_EXERCISE DETAILS:_ Look through the records below, and copy out every line that holds the string "Post".

_DATASET:_
What follows belongs to an exercise in optimizing a design on an open flow for small area, a short achievable clock period and few clock cycles per item; a production flow would make more cautious choices. No activity file was given, so power comes from the tool's default toggle rates.

==> inputs of v17 <==
// oi1_codec
module oi1_codec (
    input  wire        clk,
    input  wire        rst,
    input  wire        cmd_valid,
    output wire        cmd_ready,
    input  wire [7:0]  cmd_op,
    input  wire [15:0] cmd_len,
    input  wire        in_valid,
    output wire        in_ready,
    input  wire [7:0]  in_data,
    output wire        out_valid,
    input  wire        out_ready,
    output wire [7:0]  out_data,
    output wire        rsp_valid,
    output wire [3:0]  rsp_status,
    output wire [1:0]  rsp_version,
    output wire        rsp_verified,
    output wire [31:0] rsp_crc,
    output wire [31:0] rsp_expected,
    output wire [7:0]  rsp_err_char,
    output wire [15:0] rsp_err_pos,
    output wire        rsp_is_valid,
    output wire [1:0]  rsp_reason,
    output wire [6:0]  rsp_quality,
    output wire [2:0]  rsp_issues
);
Settings: LEC_CHECK=0, CAP_MARGIN=20, CORE_MARGIN=2, CORE_UTILIZATION=40, SLEW_MARGIN=20, SYNTH_MEMORY_MAX_BITS=16384; clock period 13.0 ns.
standard.sh (not shown) runs the stock make flow with config.mk's settings and CLKGATE_MAP_FILE= SYNTH_SCRIPT=/design/flow/synth_recipe.tcl, a recipe that flattens the netlist after the stock synthesis.
==> flow/flow/run.sh <==
#!/bin/bash
# Own layout flow: the standard synthesis unchanged, then the standard layout with a
# larger setup-slack margin, so that ORFS's timing repair keeps working on paths well below the
# clock period. Each step's full output goes to a log file of its own in this folder.
set -euo pipefail
bash standard.sh synth > synth.log 2>&1
bash standard.sh SETUP_SLACK_MARGIN=9.6 finish > layout.log 2>&1
==> inputs of v1, as changes to v17 <==
--- a/flow/design.v
+++ b/flow/design.v
@@ -81,18 +81,19 @@
   reg         d_en;          
   wire cmd_fire = cmd_valid && cmd_ready_q;
   wire in_fire  = in_valid && in_ready_q;
   wire op_reads = (cmd_op == OP_CRC) || (cmd_op == OP_ENCODE) || (cmd_op == OP_DECODE) ||
                   (cmd_op == OP_VALID) || (cmd_op == OP_QUAL);
   reg  [7:0]  d;             
   reg  [3:0]  dh;            
+  reg         vs, vn;        
   reg         v;             
   reg         d_comp;        
   reg         d_main;        
-  wire        s = |dh;
+  wire        s = vs;        
   wire [1:0]  g = {dh[2] | dh[3], dh[1] | dh[3]};
   reg  [31:0] x;             
   reg  [5:0]  acc;           
   reg         bad, mism;
   reg  [1:0]  u_need;
   reg  [2:0]  u_rng;
   reg         u_err;
@@ -100,18 +101,17 @@
   reg  [7:0]  h1, h2;        
   reg         vk1, vk2;      
   reg         eqa, eqb, eqc;
   reg         run4;
   reg  [2:0]  wdist;          
   reg  signed [19:0] pe;     
   reg  [20:0] hq0, hq1, hq2, hq3;
-  reg  signed [23:0] zq;
-  reg  signed [19:0] wq;
+  wire [23:0] zq = x[23:0];    
   reg  [38:0] dq;
-  reg  [3:0]  dp;
+  reg  [8:0]  dp;
   reg         hf;            
   reg         out_valid_q;
   reg  [7:0]  out_data_q;
   reg  [5:0]  sq;            
   reg  [1:0]  sqn;           
   reg  [4:0]  tcnt;          
   reg         rsp_valid_q;
@@ -165,34 +165,43 @@
         RNG_90_BF: u_bad_s = !(ub >= 8'h90 && ub <= 8'hBF);
         RNG_80_8F: u_bad_s = !(ub >= 8'h80 && ub <= 8'h8F);
         default:   u_bad_s = !(ub >= 8'h80 && ub <= 8'hBF);
       endcase
     end
   end
   reg         e1q, e2q;
-  wire [7:0]  prev1 = v ? d  : h1;
-  wire [7:0]  prev2 = v ? h1 : h2;
   wire        vk1e  = vk1 && !st;
   wire        vk2e  = vk2 && !st;
   wire        run_hit = e1q && eqa && eqb;
   wire        alt_hit = e2q && eqc && !eqb;
   wire        qv   = v && m_qua;
   wire [20:0] hsel = ({21{dh[0]}} & hq0) | ({21{dh[1]}} & hq1) |
                      ({21{dh[2]}} & hq2) | ({21{dh[3]}} & hq3);
   wire [20:0] hinc = hsel + 21'd25;
-  wire [38:0] opa  = !qv ? 39'd0 : s ? {15'd0, hsel, 3'b000} : {{17{wq[19]}}, wq, 2'b00};
-  wire [38:0] opb  = (qv && s) ? {{15{zq[23]}}, zq} : 39'd0;
+  wire [15:0] pos_inc = pos + 16'd1;
+  wire [38:0] opa  = vs ? {15'd0, hsel, 3'b000} : vn ? ~{19'd0, pos, 4'b0000} : 39'd0;
+  wire [38:0] opb  = vs ? {{15{zq[23]}}, zq} : vn ? ~{20'd0, pos_inc, 3'b010} : 39'd0;
   wire [38:0] cs_s = dq ^ opa ^ opb;
   wire [38:0] cs_m = (dq & opa) | (dq & opb) | (opa & opb);
   wire [38:0] cs_c = {cs_m[37:0], 1'b0};
-  wire [8:0]  dq_c0 = {1'b0, cs_s[7:0]}   + {1'b0, cs_c[7:0]};
-  wire [8:0]  dq_c1 = {1'b0, cs_s[15:8]}  + {1'b0, cs_c[15:8]}  + {8'd0, dp[0]};
-  wire [8:0]  dq_c2 = {1'b0, cs_s[23:16]} + {1'b0, cs_c[23:16]} + {8'd0, dp[1]};
-  wire [8:0]  dq_c3 = {1'b0, cs_s[31:24]} + {1'b0, cs_c[31:24]} + {8'd0, dp[2]};
-  wire [6:0]  dq_c4 = cs_s[38:32] + cs_c[38:32] + {6'd0, dp[3]};
+  reg  [38:0] dq_n;
+  reg  [8:0]  dp_n;
+  reg         rc;
+  integer     bi;
+  always @(*) begin
+    rc = 1'b0;
+    for (bi = 0; bi < 39; bi = bi + 1) begin
+      if (bi != 0 && bi % 4 == 0) begin
+        dp_n[bi / 4 - 1] = rc;
+        rc = dp[bi / 4 - 1];
+      end
+      dq_n[bi] = cs_s[bi] ^ cs_c[bi] ^ rc;
+      rc = (cs_s[bi] & cs_c[bi]) | (cs_s[bi] & rc) | (cs_c[bi] & rc);
+    end
+  end
   reg  signed [19:0] pe_add;
   always @(*) begin
     if (!alt_hit)             pe_add = -20'sd3;
     else case (wdist)
       3'd1:    pe_add = 20'sd7;
       3'd2:    pe_add = 20'sd17;
       3'd3:    pe_add = 20'sd27;
@@ -243,15 +252,15 @@
     end
     rsp_n = 1'b0;
     if (act) begin
       if (m_none)
         rsp_n = st;
       else if (in_left == 16'd0) begin
         if (m_qua)
-          rsp_n = !st && !v && (dp == 4'd0);
+          rsp_n = !st && !v && (dp == 9'd0);
         else if (m_enc)
           rsp_n = lz || (!st && !full && !ov_n && tcnt == 5'd16);
         else if (m_dec)
           rsp_n = !ov_n;
         else
           rsp_n = 1'b1;
       end
@@ -303,90 +312,101 @@
                    (cmd_len[1:0] != 2'b00) ? 2'd0 :
                    (cmd_len > 16'd16) ? 2'd2 : 2'd1;
       in_left   <= cmd_len;
     end else if (in_fire) begin
       in_left   <= in_left - 16'd1;
     end
   end
+  wire in_sym = (in_data == SYM_O) || (in_data == SYM_0) || (in_data == SYM_I) || (in_data == SYM_L);
   always @(posedge clk) begin
+    dh <= {4{in_fire}} & {in_data == SYM_L, in_data == SYM_I, in_data == SYM_0, in_data == SYM_O};
+    vs <= in_fire && in_sym;
+    vn <= in_fire && !in_sym;
     if (d_en) begin
       d      <= in_data;
-      e1q    <= (in_data == prev1) && (v || vk1e);
-      e2q    <= (in_data == prev2) && (v ? vk1e : vk2e);
-      dh     <= {in_data == SYM_L, in_data == SYM_I, in_data == SYM_0, in_data == SYM_O};
+      e1q    <= (in_data == h1) && vk1e;
+      e2q    <= (in_data == h2) && vk2e;
       d_comp <= (in_left[1:0] == 2'd1);
       d_main <= !dv2 || (in_left > 16'd16);
     end
   end
   always @(posedge clk) begin
+    if (m_qua) begin
+      if (in_fire) begin
+        h1 <= in_data;
+        h2 <= h1;
+      end
+      if (st) begin
+        vk1 <= in_fire;
+        vk2 <= 1'b0;
+      end else if (in_fire) begin
+        vk1 <= 1'b1;
+        vk2 <= vk1;
+      end
+    end else if (v && !bad) begin
+      h1 <= d;
+    end
+  end
+  always @(posedge clk) begin
     bad    <= bad_n;
     mism   <= mism_n;
     u_err  <= u_err_n;
     u_need <= u_need_n;
     if (st) begin
-      x    <= 32'd0;
+      x    <= m_qua ? 32'd63 : 32'd0;
       pos  <= 16'd0;
-      vk1  <= 1'b0;
-      vk2  <= 1'b0;
       eqa  <= 1'b0;
       eqb  <= 1'b0;
       eqc  <= 1'b0;
       run4 <= 1'b0;
       wdist <= 3'd4;
       pe   <= -20'sd1;
       hq0  <= 21'd0;
       hq1  <= 21'd0;
       hq2  <= 21'd0;
       hq3  <= 21'd0;
-      zq   <= 24'sd63;
-      wq   <= -20'sd3;
       dq   <= {39{1'b1}};
-      dp   <= 4'd0;
+      dp   <= 9'd0;
       tcnt <= 5'd0;
       u_rng <= RNG_80_BF;
     end else begin
       if (v && (m_crc || m_enc))
         x <= x_step;
       else if (dec_emit)
         x <= x_step;
       else if (v && m_dec && !dfmt && !bad && s && !d_main)
         x <= x_rot;
+      else if (v && m_qua)
+        x[23:0] <= zq - (s ? 24'd74 : 24'd24);
       if (v && m_dec && !dfmt && !bad && s) begin
         if (d_main)
           acc <= {acc[3:0], g};
         else
           dq[31:0] <= {dq[29:0], g};    
       end
       if (dec_emit)
         u_rng <= u_rng_s;
-      if (v && (m_qua || !bad)) begin
-        pos <= pos + 16'd1;
-        h1  <= d;
-      end
+      if (v && (m_qua || !bad))
+        pos <= pos_inc;
       if (v && m_qua) begin
-        h2   <= h1;
-        vk1  <= 1'b1;
-        vk2  <= vk1;
         eqa  <= e1q;
         eqb  <= eqa;
         eqc  <= e2q;
         if (run_hit)
           run4 <= 1'b1;
         wdist <= alt_hit ? 3'd1 : (wdist == 3'd4) ? 3'd4 : wdist + 3'd1;
         pe   <= pe + pe_add;
         if (dh[0]) hq0 <= hinc;
         if (dh[1]) hq1 <= hinc;
         if (dh[2]) hq2 <= hinc;
         if (dh[3]) hq3 <= hinc;
-        zq  <= zq - (s ? 24'sd74 : 24'sd24);
-        wq  <= wq - 20'sd6;
       end
       if (m_qua) begin
-        dq <= {dq_c4[6:0], dq_c3[7:0], dq_c2[7:0], dq_c1[7:0], dq_c0[7:0]};
-        dp <= {dq_c3[8], dq_c2[8], dq_c1[8], dq_c0[8]};
+        dq <= dq_n;
+        dp <= dp_n;
       end
       if (m_enc && enc_free && tail_pend)
         tcnt <= tcnt + 5'd1;
     end
   end
   always @(posedge clk) begin
     if (m_enc) begin
==> flow/flow/run.sh (replaced) <==
#!/bin/bash
# Own layout flow: the standard synthesis unchanged, then the standard layout with a
# larger setup-slack margin, so that ORFS's timing repair keeps working on paths well below the
# clock period. Each step's full output goes to a log file of its own in this folder.
set -euo pipefail
bash standard.sh synth > synth.log 2>&1
bash standard.sh SETUP_SLACK_MARGIN=9.3 CTS_CLUSTER_SIZE=30 CTS_CLUSTER_DIAMETER=80 finish > layout.log 2>&1
==> inputs of v28, as changes to v17 <==
--- a/flow/design.v
+++ b/flow/design.v
@@ -81,18 +81,19 @@
   reg         d_en;          
   wire cmd_fire = cmd_valid && cmd_ready_q;
   wire in_fire  = in_valid && in_ready_q;
   wire op_reads = (cmd_op == OP_CRC) || (cmd_op == OP_ENCODE) || (cmd_op == OP_DECODE) ||
                   (cmd_op == OP_VALID) || (cmd_op == OP_QUAL);
   reg  [7:0]  d;             
   reg  [3:0]  dh;            
+  reg         vs, vn;        
   reg         v;             
   reg         d_comp;        
   reg         d_main;        
-  wire        s = |dh;
+  wire        s = vs;        
   wire [1:0]  g = {dh[2] | dh[3], dh[1] | dh[3]};
   reg  [31:0] x;             
   reg  [5:0]  acc;           
   reg         bad, mism;
   reg  [1:0]  u_need;
   reg  [2:0]  u_rng;
   reg         u_err;
@@ -100,16 +101,15 @@
   reg  [7:0]  h1, h2;        
   reg         vk1, vk2;      
   reg         eqa, eqb, eqc;
   reg         run4;
   reg  [2:0]  wdist;          
   reg  signed [19:0] pe;     
   reg  [20:0] hq0, hq1, hq2, hq3;
-  reg  signed [23:0] zq;
-  reg  signed [19:0] wq;
+  wire [23:0] zq = x[23:0];    
   reg  [38:0] dq;
   reg  [3:0]  dp;
   reg         hf;            
   reg         out_valid_q;
   reg  [7:0]  out_data_q;
   reg  [5:0]  sq;            
   reg  [1:0]  sqn;           
@@ -165,26 +165,25 @@
         RNG_90_BF: u_bad_s = !(ub >= 8'h90 && ub <= 8'hBF);
         RNG_80_8F: u_bad_s = !(ub >= 8'h80 && ub <= 8'h8F);
         default:   u_bad_s = !(ub >= 8'h80 && ub <= 8'hBF);
       endcase
     end
   end
   reg         e1q, e2q;
-  wire [7:0]  prev1 = v ? d  : h1;
-  wire [7:0]  prev2 = v ? h1 : h2;
   wire        vk1e  = vk1 && !st;
   wire        vk2e  = vk2 && !st;
   wire        run_hit = e1q && eqa && eqb;
   wire        alt_hit = e2q && eqc && !eqb;
   wire        qv   = v && m_qua;
   wire [20:0] hsel = ({21{dh[0]}} & hq0) | ({21{dh[1]}} & hq1) |
                      ({21{dh[2]}} & hq2) | ({21{dh[3]}} & hq3);
   wire [20:0] hinc = hsel + 21'd25;
-  wire [38:0] opa  = !qv ? 39'd0 : s ? {15'd0, hsel, 3'b000} : {{17{wq[19]}}, wq, 2'b00};
-  wire [38:0] opb  = (qv && s) ? {{15{zq[23]}}, zq} : 39'd0;
+  wire [15:0] pos_inc = pos + 16'd1;
+  wire [38:0] opa  = vs ? {15'd0, hsel, 3'b000} : vn ? ~{19'd0, pos, 4'b0000} : 39'd0;
+  wire [38:0] opb  = vs ? {{15{zq[23]}}, zq} : vn ? ~{20'd0, pos_inc, 3'b010} : 39'd0;
   wire [38:0] cs_s = dq ^ opa ^ opb;
   wire [38:0] cs_m = (dq & opa) | (dq & opb) | (opa & opb);
   wire [38:0] cs_c = {cs_m[37:0], 1'b0};
   wire [8:0]  dq_c0 = {1'b0, cs_s[7:0]}   + {1'b0, cs_c[7:0]};
   wire [8:0]  dq_c1 = {1'b0, cs_s[15:8]}  + {1'b0, cs_c[15:8]}  + {8'd0, dp[0]};
   wire [8:0]  dq_c2 = {1'b0, cs_s[23:16]} + {1'b0, cs_c[23:16]} + {8'd0, dp[1]};
   wire [8:0]  dq_c3 = {1'b0, cs_s[31:24]} + {1'b0, cs_c[31:24]} + {8'd0, dp[2]};
@@ -303,86 +302,97 @@
                    (cmd_len[1:0] != 2'b00) ? 2'd0 :
                    (cmd_len > 16'd16) ? 2'd2 : 2'd1;
       in_left   <= cmd_len;
     end else if (in_fire) begin
       in_left   <= in_left - 16'd1;
     end
   end
+  wire in_sym = (in_data == SYM_O) || (in_data == SYM_0) || (in_data == SYM_I) || (in_data == SYM_L);
   always @(posedge clk) begin
+    dh <= {4{in_fire}} & {in_data == SYM_L, in_data == SYM_I, in_data == SYM_0, in_data == SYM_O};
+    vs <= in_fire && in_sym;
+    vn <= in_fire && !in_sym;
     if (d_en) begin
       d      <= in_data;
-      e1q    <= (in_data == prev1) && (v || vk1e);
-      e2q    <= (in_data == prev2) && (v ? vk1e : vk2e);
-      dh     <= {in_data == SYM_L, in_data == SYM_I, in_data == SYM_0, in_data == SYM_O};
+      e1q    <= (in_data == h1) && vk1e;
+      e2q    <= (in_data == h2) && vk2e;
       d_comp <= (in_left[1:0] == 2'd1);
       d_main <= !dv2 || (in_left > 16'd16);
     end
   end
   always @(posedge clk) begin
+    if (m_qua) begin
+      if (in_fire) begin
+        h1 <= in_data;
+        h2 <= h1;
+      end
+      if (st) begin
+        vk1 <= in_fire;
+        vk2 <= 1'b0;
+      end else if (in_fire) begin
+        vk1 <= 1'b1;
+        vk2 <= vk1;
+      end
+    end else if (v && !bad) begin
+      h1 <= d;
+    end
+  end
+  always @(posedge clk) begin
     bad    <= bad_n;
     mism   <= mism_n;
     u_err  <= u_err_n;
     u_need <= u_need_n;
     if (st) begin
-      x    <= 32'd0;
+      x    <= m_qua ? 32'd63 : 32'd0;
       pos  <= 16'd0;
-      vk1  <= 1'b0;
-      vk2  <= 1'b0;
       eqa  <= 1'b0;
       eqb  <= 1'b0;
       eqc  <= 1'b0;
       run4 <= 1'b0;
       wdist <= 3'd4;
       pe   <= -20'sd1;
       hq0  <= 21'd0;
       hq1  <= 21'd0;
       hq2  <= 21'd0;
       hq3  <= 21'd0;
-      zq   <= 24'sd63;
-      wq   <= -20'sd3;
       dq   <= {39{1'b1}};
       dp   <= 4'd0;
       tcnt <= 5'd0;
       u_rng <= RNG_80_BF;
     end else begin
       if (v && (m_crc || m_enc))
         x <= x_step;
       else if (dec_emit)
         x <= x_step;
       else if (v && m_dec && !dfmt && !bad && s && !d_main)
         x <= x_rot;
+      else if (v && m_qua)
+        x[23:0] <= zq - (s ? 24'd74 : 24'd24);
       if (v && m_dec && !dfmt && !bad && s) begin
         if (d_main)
           acc <= {acc[3:0], g};
         else
           dq[31:0] <= {dq[29:0], g};    
       end
       if (dec_emit)
         u_rng <= u_rng_s;
-      if (v && (m_qua || !bad)) begin
-        pos <= pos + 16'd1;
-        h1  <= d;
-      end
+      if (v && (m_qua || !bad))
+        pos <= pos_inc;
       if (v && m_qua) begin
-        h2   <= h1;
-        vk1  <= 1'b1;
-        vk2  <= vk1;
         eqa  <= e1q;
         eqb  <= eqa;
         eqc  <= e2q;
         if (run_hit)
           run4 <= 1'b1;
         wdist <= alt_hit ? 3'd1 : (wdist == 3'd4) ? 3'd4 : wdist + 3'd1;
         pe   <= pe + pe_add;
         if (dh[0]) hq0 <= hinc;
         if (dh[1]) hq1 <= hinc;
         if (dh[2]) hq2 <= hinc;
         if (dh[3]) hq3 <= hinc;
-        zq  <= zq - (s ? 24'sd74 : 24'sd24);
-        wq  <= wq - 20'sd6;
       end
       if (m_qua) begin
         dq <= {dq_c4[6:0], dq_c3[7:0], dq_c2[7:0], dq_c1[7:0], dq_c0[7:0]};
         dp <= {dq_c3[8], dq_c2[8], dq_c1[8], dq_c0[8]};
       end
       if (m_enc && enc_free && tail_pend)
         tcnt <= tcnt + 5'd1;
==> flow/flow/run.sh (replaced) <==
#!/bin/bash
# Own layout flow: the standard synthesis unchanged, then the standard layout with a
# larger setup-slack margin, so that ORFS's timing repair keeps working on paths well below the
# clock period. Each step's full output goes to a log file of its own in this folder.
set -euo pipefail
bash standard.sh synth > synth.log 2>&1
bash standard.sh SETUP_SLACK_MARGIN=9.3 finish > layout.log 2>&1
==> qor summary <==
Number of clock sinks seen by CTS: v1 330; v28 325; v17 365
Number of cells traversed by the worst register-to-register path: v1 15; v28 20; v17 16
Cells after DPL: v1 2947; v28 3036; v17 3039
Arrival time of the worst setup path: v1 4.34 ns; v28 4.29 ns; v17 4.41 ns
Top routing layer in use: v1 met4; v28 met4; v17 met5
Count of vias placed by the detailed router: v1 17219; v28 17743; v17 18103
Area of combinational cells with multiple inputs: v1 11530 um^2; v28 11480 um^2; v17 12820 um^2
Beginning of the worst hold path: v1 hq0[7]; v28 hq0[20]; v17 eqc
Clock power frac: v1 0.314; v28 0.367; v17 0.389
Xor and xnor fraction of the mapped netlist area: v1 0.08312; v28 0.08551; v17 0.08747
Post-placement cell area: v1 22050 um^2; v28 22060 um^2; v17 23110 um^2
Transition time at the pin with the least slew margin: v1 1.053 ns; v28 1.161 ns; v17 1.085 ns
Core Region: v1 49970 um^2; v28 50070 um^2; v17 52450 um^2
Total wirelength of the detailed-routed design: v1 60.62 mm; v28 63.55 mm; v17 62.16 mm
Final non-filler cell total: v1 3127; v28 3235; v17 3305
Simple-gate share of the synthesized area: v1 0.1727; v28 0.1723; v17 0.1716
Diodes inserted: v1 1; v28 0; v17 0
Number of clock buffers in the layout: v1 27; v28 53; v17 63
Post-placement setup slack: v1 8.344 ns; v28 7.851 ns; v17 8.217 ns
Reported combinational group power: v1 0.642 mW; v28 0.723 mW; v17 0.656 mW
Post-DR vias/cell: v1 5.507; v28 5.485; v17 5.477
Smallest hold slack: v1 0.4588 ns; v28 0.4563 ns; v17 0.4536 ns
Status: v1 timing/DRC/antenna clean; v28 timing/DRC/antenna clean; v17 timing/DRC/antenna clean
Worst slew margin: v1 0.2978; v28 0.2261; v17 0.2702
Internal Dissipation: v1 1.841 mW; v28 2.117 mW; v17 2.299 mW
First-iteration detailed-routing DRC count: v1 1380; v28 1493; v17 1175
No run of this note included a check of the RTL's function; only the layout flow was run.

-- port drivers added, routing unchanged --
The results above use ideal ports. As a check the final layouts listed here were re-extracted and re-timed, cells and wires unchanged. Step 1 sets driving cells, clkbuf_16 on the clock port and buf_2 on the other inputs (assumed; they add their load-dependent delay and slew). Step 2 adds t to the input delays and takes it off the output delays; t is the mean of the earliest and latest rising clock arrival at the registers after step 1. Input paths then give back, and output paths get back, about the clock's delay inside the block. Slacks: ideal / step 1 / step 2; pairs: ideal / step 1.
run | shift t [ns] | slack for setup (ns) | hold slack, ns | clock arrival spread, ns
v17 | 0.627 | 9.043 / 9.043 / 9.038 | 0.454 / 0.454 / 0.454 | 0.013 / 0.013
v1 | 0.622 | 9.071 / 9.071 / 8.726 | 0.459 / 0.459 / 0.459 | 0.042 / 0.042
v28 | 0.609 | 9.127 / 9.079 / 8.775 | 0.456 / 0.456 / 0.456 | 0.016 / 0.017
After both steps every run listed still meets setup and hold. For v28, which loses most, drivers alone change the setup slack by -0.048 ns; drivers and shift together by -0.352 ns.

_EXERCISE OUTPUT:_
Post-placement cell area: v1 22050 um^2; v28 22060 um^2; v17 23110 um^2
Post-placement setup slack: v1 8.344 ns; v28 7.851 ns; v17 8.217 ns
Post-DR vias/cell: v1 5.507; v28 5.485; v17 5.477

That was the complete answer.